ECLI:NL:RBDHA:2024:7265
Rechtbank Den Haag
- Eerste aanleg - enkelvoudig
- Rechtspraak.nl
Niet-ontvankelijkheid van het beroep inzake asielaanvraag van Tunesische eiseres
In deze uitspraak van de Rechtbank Den Haag, zittingsplaats Groningen, wordt het beroep van een Tunesische eiseres tegen de afwijzing van haar asielaanvraag beoordeeld. Eiseres heeft op 5 februari 2024 een aanvraag tot het verlenen van een verblijfsvergunning asiel voor bepaalde tijd ingediend, welke door de staatssecretaris van Justitie en Veiligheid op 25 maart 2024 als kennelijk ongegrond is afgewezen. De rechtbank heeft op 18 april 2024 een zitting gepland, maar beide partijen hebben aangegeven niet te verschijnen en dat de zaak buiten zitting kan worden afgedaan. De rechtbank heeft daarop het onderzoek gesloten.
De rechtbank overweegt of eiseres nog procesbelang heeft bij haar beroep. Uit de rechtspraak blijkt dat wanneer een vreemdeling met onbekende bestemming is vertrokken zonder de staatssecretaris te informeren over zijn verblijfplaats, er in beginsel van uit wordt gegaan dat deze vreemdeling geen prijs meer stelt op de door hem verzochte bescherming. De staatssecretaris heeft op 3 mei 2024 bewijs overgelegd waaruit blijkt dat eiseres op 30 april 2024 zelfstandig haar woonruimte heeft verlaten en met onbekende bestemming is vertrokken. De gemachtigde van eiseres heeft op 9 mei 2024 bevestigd geen contact meer te hebben met eiseres en niet te weten waar zij zich bevindt.

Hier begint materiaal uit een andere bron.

File: src/rtl/int_detect.sv
// Interrupt detection: builds ESTAT.IS, runs the TCFG/TVAL timer and registers the request to commit.
// Optional macro INT_HWI_SYNC_EN adds a two-flop synchronizer on hwi (default: single register stage).
module int_detect (
   input  logic        clk,
   input  logic        rst,
   input  logic [31:0] ECFG,
   input  logic        CRMD_IE,
   input  logic [7:0]  hwi,
   input  logic        ipi,
   input  logic        CSRWR_ESTAT_EN,
   input  logic [1:0]  CSRWR_ESTAT_data,
   input  logic        CSRWR_TCFG_EN,
   input  logic [31:0] CSRWR_TCFG_data,
   input  logic        CSRWR_TICLR_EN,
   input  logic        CSRWR_TICLR_data,
   input  logic        int_ack,
   output logic [12:0] ESTAT_IS,
   output logic [31:0] TCFG,
   output logic [31:0] TVAL,
   output logic        int_req
);

   logic [1:0]  swi_q;
   logic [7:0]  hwi_is_q;
   logic        ti_q;
   logic        ipi_q;
   logic        run_q;
   logic [31:0] tcfg_q;
   logic [31:0] tval_q;
   logic        int_req_q;

   logic [7:0]  hwi_stage;
   logic        expire;
   logic [31:0] tval_nxt;
   logic        run_nxt;
   logic        ti_nxt;
   logic [31:0] reload_val;
   logic [12:0] is_masked;

   logic unused_ecfg;
   assign unused_ecfg = &{1'b0, ECFG[31:13]};

`ifdef INT_HWI_SYNC_EN
   logic [7:0] hwi_p0;

   // first synchronizer flop; ESTAT_IS[9:2] is the second
   always_ff @(posedge clk) begin
      if (rst) begin
         hwi_p0 <= 8'd0;
      end else begin
         hwi_p0 <= hwi;
      end
   end

   assign hwi_stage = hwi_p0;
`else
   assign hwi_stage = hwi;
`endif

   assign reload_val = {tcfg_q[31:2], 2'b00};
   assign expire     = run_q && (tval_q == 32'd0);

   always_comb begin
      tval_nxt = tval_q;
      run_nxt  = run_q;
      ti_nxt   = ti_q;

      // a TCFG write owns TVAL and the run flag even when it lands on an expiry
      if (CSRWR_TCFG_EN) begin
         tval_nxt = {CSRWR_TCFG_data[31:2], 2'b00};
         run_nxt  = CSRWR_TCFG_data[0];
      end else if (run_q) begin
         if (tval_q != 32'd0) begin
            tval_nxt = tval_q - 32'd1;
         end else if (tcfg_q[1]) begin
            tval_nxt = reload_val;
         end else begin
            run_nxt = 1'b0;
         end
      end

      if (CSRWR_TICLR_EN && CSRWR_TICLR_data) begin
         ti_nxt = 1'b0;
      end
      if (expire) begin
         ti_nxt = 1'b1;
      end
   end

   always_ff @(posedge clk) begin
      if (rst) begin
         swi_q    <= 2'd0;
         hwi_is_q <= 8'd0;
         ti_q     <= 1'b0;
         ipi_q    <= 1'b0;
         run_q    <= 1'b0;
         tcfg_q   <= 32'd0;
         tval_q   <= 32'd0;
      end else begin
         if (CSRWR_ESTAT_EN) begin
            swi_q <= CSRWR_ESTAT_data;
         end
         if (CSRWR_TCFG_EN) begin
            tcfg_q <= CSRWR_TCFG_data;
         end
         hwi_is_q <= hwi_stage;
         ipi_q    <= ipi;
         ti_q     <= ti_nxt;
         run_q    <= run_nxt;
         tval_q   <= tval_nxt;
      end
   end

   assign ESTAT_IS  = {ipi_q, ti_q, 1'b0, hwi_is_q, swi_q};
   assign is_masked = ESTAT_IS & ECFG[12:0];

   // int_ack forces a one-cycle bubble while commit drops CRMD.IE
   always_ff @(posedge clk) begin
      if (rst) begin
         int_req_q <= 1'b0;
      end else if (int_ack) begin
         int_req_q <= 1'b0;
      end else begin
         int_req_q <= CRMD_IE && (is_masked != 13'd0);
      end
   end

   assign TCFG    = tcfg_q;
   assign TVAL    = tval_q;
   assign int_req = int_req_q;

endmodule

Gelet op deze omstandigheden concludeert de rechtbank dat eiseres geen procesbelang meer heeft en verklaart het beroep niet-ontvankelijk. Eiseres krijgt geen vergoeding van haar proceskosten. Deze uitspraak is gedaan door mr. N.M. van Waterschoot, rechter, en is openbaar gemaakt op rechtspraak.nl.